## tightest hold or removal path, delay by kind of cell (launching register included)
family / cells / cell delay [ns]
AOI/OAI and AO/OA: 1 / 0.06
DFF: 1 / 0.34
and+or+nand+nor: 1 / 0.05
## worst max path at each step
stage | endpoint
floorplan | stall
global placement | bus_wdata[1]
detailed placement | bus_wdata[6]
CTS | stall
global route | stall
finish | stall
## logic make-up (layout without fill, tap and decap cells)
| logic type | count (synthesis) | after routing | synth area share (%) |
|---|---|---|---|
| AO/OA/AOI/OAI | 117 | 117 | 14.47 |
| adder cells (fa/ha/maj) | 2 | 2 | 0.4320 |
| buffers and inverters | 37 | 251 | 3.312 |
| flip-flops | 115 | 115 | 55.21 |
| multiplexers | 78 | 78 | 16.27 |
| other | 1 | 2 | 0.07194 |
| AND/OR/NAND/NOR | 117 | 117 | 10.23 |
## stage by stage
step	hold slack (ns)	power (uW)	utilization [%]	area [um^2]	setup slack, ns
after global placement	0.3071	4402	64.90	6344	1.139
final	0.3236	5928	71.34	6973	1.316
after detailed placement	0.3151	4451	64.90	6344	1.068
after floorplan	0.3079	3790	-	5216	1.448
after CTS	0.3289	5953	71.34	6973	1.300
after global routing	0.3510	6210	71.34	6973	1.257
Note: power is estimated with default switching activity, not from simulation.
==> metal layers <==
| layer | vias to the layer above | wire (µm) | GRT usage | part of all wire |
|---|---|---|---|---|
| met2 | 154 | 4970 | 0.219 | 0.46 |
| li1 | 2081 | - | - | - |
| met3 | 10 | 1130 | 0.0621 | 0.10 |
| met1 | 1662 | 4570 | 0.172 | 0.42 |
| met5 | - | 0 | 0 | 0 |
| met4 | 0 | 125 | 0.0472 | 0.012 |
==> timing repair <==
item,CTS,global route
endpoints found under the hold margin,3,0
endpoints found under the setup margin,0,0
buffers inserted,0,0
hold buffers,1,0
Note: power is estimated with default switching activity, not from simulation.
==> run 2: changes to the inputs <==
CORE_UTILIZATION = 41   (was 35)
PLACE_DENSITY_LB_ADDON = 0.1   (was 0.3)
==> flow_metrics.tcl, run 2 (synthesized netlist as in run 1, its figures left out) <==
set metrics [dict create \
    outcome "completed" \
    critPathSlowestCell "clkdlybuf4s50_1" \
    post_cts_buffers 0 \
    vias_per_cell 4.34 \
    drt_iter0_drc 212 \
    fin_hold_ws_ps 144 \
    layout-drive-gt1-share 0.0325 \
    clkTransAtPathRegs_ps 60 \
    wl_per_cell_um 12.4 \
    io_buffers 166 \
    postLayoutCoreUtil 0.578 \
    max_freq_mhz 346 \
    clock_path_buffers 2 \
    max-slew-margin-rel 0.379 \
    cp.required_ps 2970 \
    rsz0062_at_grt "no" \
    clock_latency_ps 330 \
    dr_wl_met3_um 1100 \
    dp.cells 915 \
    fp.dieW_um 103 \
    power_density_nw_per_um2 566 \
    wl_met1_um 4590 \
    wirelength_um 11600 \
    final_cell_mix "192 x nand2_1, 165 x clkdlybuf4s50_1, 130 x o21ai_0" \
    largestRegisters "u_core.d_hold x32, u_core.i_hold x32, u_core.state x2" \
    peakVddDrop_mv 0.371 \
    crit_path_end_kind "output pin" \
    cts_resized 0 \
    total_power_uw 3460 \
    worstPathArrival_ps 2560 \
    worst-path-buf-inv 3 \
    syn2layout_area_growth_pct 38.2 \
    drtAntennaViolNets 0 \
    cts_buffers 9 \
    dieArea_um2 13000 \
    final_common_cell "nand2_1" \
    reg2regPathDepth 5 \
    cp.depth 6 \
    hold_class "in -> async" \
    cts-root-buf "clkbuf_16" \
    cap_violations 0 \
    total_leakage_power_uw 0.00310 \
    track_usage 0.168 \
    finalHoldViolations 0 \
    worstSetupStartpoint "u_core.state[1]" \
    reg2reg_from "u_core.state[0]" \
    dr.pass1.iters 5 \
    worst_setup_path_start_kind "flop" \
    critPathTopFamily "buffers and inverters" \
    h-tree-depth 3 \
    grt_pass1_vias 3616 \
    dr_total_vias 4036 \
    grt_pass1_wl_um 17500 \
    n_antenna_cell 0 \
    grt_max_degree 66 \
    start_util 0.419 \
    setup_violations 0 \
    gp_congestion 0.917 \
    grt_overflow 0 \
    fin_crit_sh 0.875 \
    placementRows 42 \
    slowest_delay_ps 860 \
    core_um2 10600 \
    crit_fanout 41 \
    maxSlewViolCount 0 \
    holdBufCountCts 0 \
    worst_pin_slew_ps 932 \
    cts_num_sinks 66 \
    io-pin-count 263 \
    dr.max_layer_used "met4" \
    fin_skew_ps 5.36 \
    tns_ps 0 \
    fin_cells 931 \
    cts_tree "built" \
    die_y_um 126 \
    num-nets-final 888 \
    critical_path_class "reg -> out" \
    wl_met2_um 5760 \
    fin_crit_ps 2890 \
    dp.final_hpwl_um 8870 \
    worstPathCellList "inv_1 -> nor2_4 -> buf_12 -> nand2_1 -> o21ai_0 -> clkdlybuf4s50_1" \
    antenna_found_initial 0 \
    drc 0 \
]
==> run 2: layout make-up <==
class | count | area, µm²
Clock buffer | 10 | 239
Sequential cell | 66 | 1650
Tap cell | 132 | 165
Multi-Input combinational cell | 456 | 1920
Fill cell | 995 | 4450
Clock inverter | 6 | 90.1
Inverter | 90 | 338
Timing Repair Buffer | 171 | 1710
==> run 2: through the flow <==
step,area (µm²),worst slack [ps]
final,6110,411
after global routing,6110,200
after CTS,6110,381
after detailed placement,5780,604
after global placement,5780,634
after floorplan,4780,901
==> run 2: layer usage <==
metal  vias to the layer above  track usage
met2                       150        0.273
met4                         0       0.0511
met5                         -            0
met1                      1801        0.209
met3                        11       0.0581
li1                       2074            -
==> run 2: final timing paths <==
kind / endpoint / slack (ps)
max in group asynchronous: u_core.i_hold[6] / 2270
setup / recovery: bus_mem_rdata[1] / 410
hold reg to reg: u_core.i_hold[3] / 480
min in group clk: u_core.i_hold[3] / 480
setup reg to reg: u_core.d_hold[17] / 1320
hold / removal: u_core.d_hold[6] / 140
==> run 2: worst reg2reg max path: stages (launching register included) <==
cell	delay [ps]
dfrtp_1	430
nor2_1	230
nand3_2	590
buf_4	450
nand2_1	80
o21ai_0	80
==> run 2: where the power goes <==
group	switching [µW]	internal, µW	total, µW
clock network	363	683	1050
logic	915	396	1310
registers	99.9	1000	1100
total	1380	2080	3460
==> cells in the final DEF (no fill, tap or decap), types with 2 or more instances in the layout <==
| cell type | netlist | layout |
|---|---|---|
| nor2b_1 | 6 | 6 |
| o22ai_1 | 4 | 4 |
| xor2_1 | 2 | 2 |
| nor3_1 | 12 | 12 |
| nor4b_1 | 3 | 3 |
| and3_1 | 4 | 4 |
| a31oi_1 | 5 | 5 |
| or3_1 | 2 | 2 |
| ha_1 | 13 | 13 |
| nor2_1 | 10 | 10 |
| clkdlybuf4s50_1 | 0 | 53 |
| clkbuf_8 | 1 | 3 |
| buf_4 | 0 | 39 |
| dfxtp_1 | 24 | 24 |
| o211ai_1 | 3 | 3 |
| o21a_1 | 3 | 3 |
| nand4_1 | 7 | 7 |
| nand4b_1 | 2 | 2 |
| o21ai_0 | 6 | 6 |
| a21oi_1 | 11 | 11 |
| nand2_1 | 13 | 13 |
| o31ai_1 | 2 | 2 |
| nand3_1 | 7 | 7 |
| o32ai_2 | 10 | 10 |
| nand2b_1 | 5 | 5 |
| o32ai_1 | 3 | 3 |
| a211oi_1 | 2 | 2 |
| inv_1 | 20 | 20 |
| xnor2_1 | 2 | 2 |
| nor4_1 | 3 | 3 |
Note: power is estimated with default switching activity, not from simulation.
--- src/rtl/uart_tx_frame.sv ---
// UART transmitter with configurable data width, parity and stop bits.
// A one-entry holding register behind a valid/ready handshake lets frames
// go out back to back with no idle gap. The line, busy and done outputs
// are registered copies of what the FSM presents, so tx has no
// combinational path from the inputs.
module uart_tx_frame #(
  parameter int CLK_FREQ  = 1_000_000,
  parameter int BAUD_RATE = 9600,
  parameter int DATA_BITS = 8,
  parameter int PARITY    = 0,
  parameter int STOP_BITS = 1
) (
  input  logic                 clk,
  input  logic                 rst_n,
  input  logic                 tx_valid,
  input  logic [DATA_BITS-1:0] tx_data,
  output logic                 tx_ready,
  output logic                 tx,
  output logic                 tx_busy,
  output logic                 tx_done
);

  localparam int BIT_PERIOD = CLK_FREQ / BAUD_RATE;
  localparam int CNT_W      = (BIT_PERIOD > 1) ? $clog2(BIT_PERIOD) : 1;

  localparam logic [CNT_W-1:0] BAUD_LAST = CNT_W'(BIT_PERIOD - 1);
  localparam logic [3:0]       DATA_LAST = 4'(DATA_BITS - 1);
  localparam logic [3:0]       STOP_LAST = 4'(STOP_BITS - 1);

  if (BIT_PERIOD < 2) begin : g_bad_baud
    $error("uart_tx_frame: CLK_FREQ/BAUD_RATE must be at least 2");
  end
  if (DATA_BITS < 5 || DATA_BITS > 9) begin : g_bad_data
    $error("uart_tx_frame: DATA_BITS must be in 5..9");
  end
  if (PARITY < 0 || PARITY > 2) begin : g_bad_parity
    $error("uart_tx_frame: PARITY must be 0, 1 or 2");
  end
  if (STOP_BITS < 1 || STOP_BITS > 2) begin : g_bad_stop
    $error("uart_tx_frame: STOP_BITS must be 1 or 2");
  end

  typedef enum logic [2:0] {
    ST_IDLE,
    ST_START,
    ST_DATA,
    ST_PARITY,
    ST_STOP
  } state_t;

  state_t               state;
  state_t               next_state;
  logic [CNT_W-1:0]     baud_cnt;
  logic [3:0]           bit_cnt;
  logic [DATA_BITS-1:0] shift_reg;
  logic                 par_bit;
  logic [DATA_BITS-1:0] hold_data;
  logic                 hold_full;
  logic                 tx_reg;
  logic                 busy_reg;
  logic                 done_reg;

  logic                 baud_end;
  logic                 frame_end;
  logic                 load;
  logic                 line_val;

  assign baud_end  = (baud_cnt == BAUD_LAST);
  assign frame_end = (state == ST_STOP) && baud_end && (bit_cnt == STOP_LAST);
  assign tx_ready  = ~hold_full;
  assign tx        = tx_reg;
  assign tx_busy   = busy_reg;
  assign tx_done   = done_reg;

  // State register; reset abandons any frame in flight.
  always_ff @(posedge clk) begin
    if (!rst_n) begin
      state <= ST_IDLE;
    end else begin
      state <= next_state;
    end
  end

  // Next-state logic, shifter load request and the line level for this state.
  always_comb begin
    next_state = state;
    load       = 1'b0;
    line_val   = 1'b1;
    case (state)
      ST_IDLE: begin
        if (hold_full) begin
          load       = 1'b1;
          next_state = ST_START;
        end
      end
      ST_START: begin
        line_val = 1'b0;
        if (baud_end) begin
          next_state = ST_DATA;
        end
      end
      ST_DATA: begin
        line_val = shift_reg[0];
        if (baud_end && (bit_cnt == DATA_LAST)) begin
          next_state = (PARITY != 0) ? ST_PARITY : ST_STOP;
        end
      end
      ST_PARITY: begin
        line_val = par_bit;
        if (baud_end) begin
          next_state = ST_STOP;
        end
      end
      ST_STOP: begin
        line_val = 1'b1;
        if (frame_end) begin
          if (hold_full) begin
            load       = 1'b1;
            next_state = ST_START;
          end else begin
            next_state = ST_IDLE;
          end
        end
      end
      default: begin
        next_state = ST_IDLE;
      end
    endcase
  end

  // Baud and bit counters plus the data shifter; parity is fixed at load time.
  always_ff @(posedge clk) begin
    if (!rst_n) begin
      baud_cnt  <= '0;
      bit_cnt   <= '0;
      shift_reg <= '0;
      par_bit   <= 1'b0;
    end else if (load) begin
      shift_reg <= hold_data;
      par_bit   <= (PARITY == 1) ? ~^hold_data : ^hold_data;
      baud_cnt  <= '0;
      bit_cnt   <= '0;
    end else if (state != ST_IDLE) begin
      if (baud_end) begin
        baud_cnt <= '0;
        if (state == ST_DATA) begin
          shift_reg <= shift_reg >> 1;
          bit_cnt   <= (bit_cnt == DATA_LAST) ? 4'd0 : bit_cnt + 4'd1;
        end else if (state == ST_STOP) begin
          bit_cnt <= bit_cnt + 4'd1;
        end else begin
          bit_cnt <= '0;
        end
      end else begin
        baud_cnt <= baud_cnt + 1'b1;
      end
    end
  end

  // Holding register: filled on handshake, emptied when the shifter takes it.
  always_ff @(posedge clk) begin
    if (!rst_n) begin
      hold_data <= '0;
      hold_full <= 1'b0;
    end else if (tx_valid && !hold_full) begin
      hold_data <= tx_data;
      hold_full <= 1'b1;
    end else if (load) begin
      hold_full <= 1'b0;
    end
  end

  // Registered outputs so the line never glitches on input changes.
  always_ff @(posedge clk) begin
    if (!rst_n) begin
      tx_reg   <= 1'b1;
      busy_reg <= 1'b0;
      done_reg <= 1'b0;
    end else begin
      tx_reg   <= line_val;
      busy_reg <= (state != ST_IDLE);
      done_reg <= frame_end;
    end
  end

endmodule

→ EXERCISE AIM
Scan the lines above for the word "after" and copy every one where it occurs.

→ EXERCISE RESPONSE
| logic type | count (synthesis) | after routing | synth area share (%) |
after global placement	0.3071	4402	64.90	6344	1.139
after detailed placement	0.3151	4451	64.90	6344	1.068
after floorplan	0.3079	3790	-	5216	1.448
after CTS	0.3289	5953	71.34	6973	1.300
after global routing	0.3510	6210	71.34	6973	1.257
after global routing,6110,200
after CTS,6110,381
after detailed placement,5780,604
after global placement,5780,634
after floorplan,4780,901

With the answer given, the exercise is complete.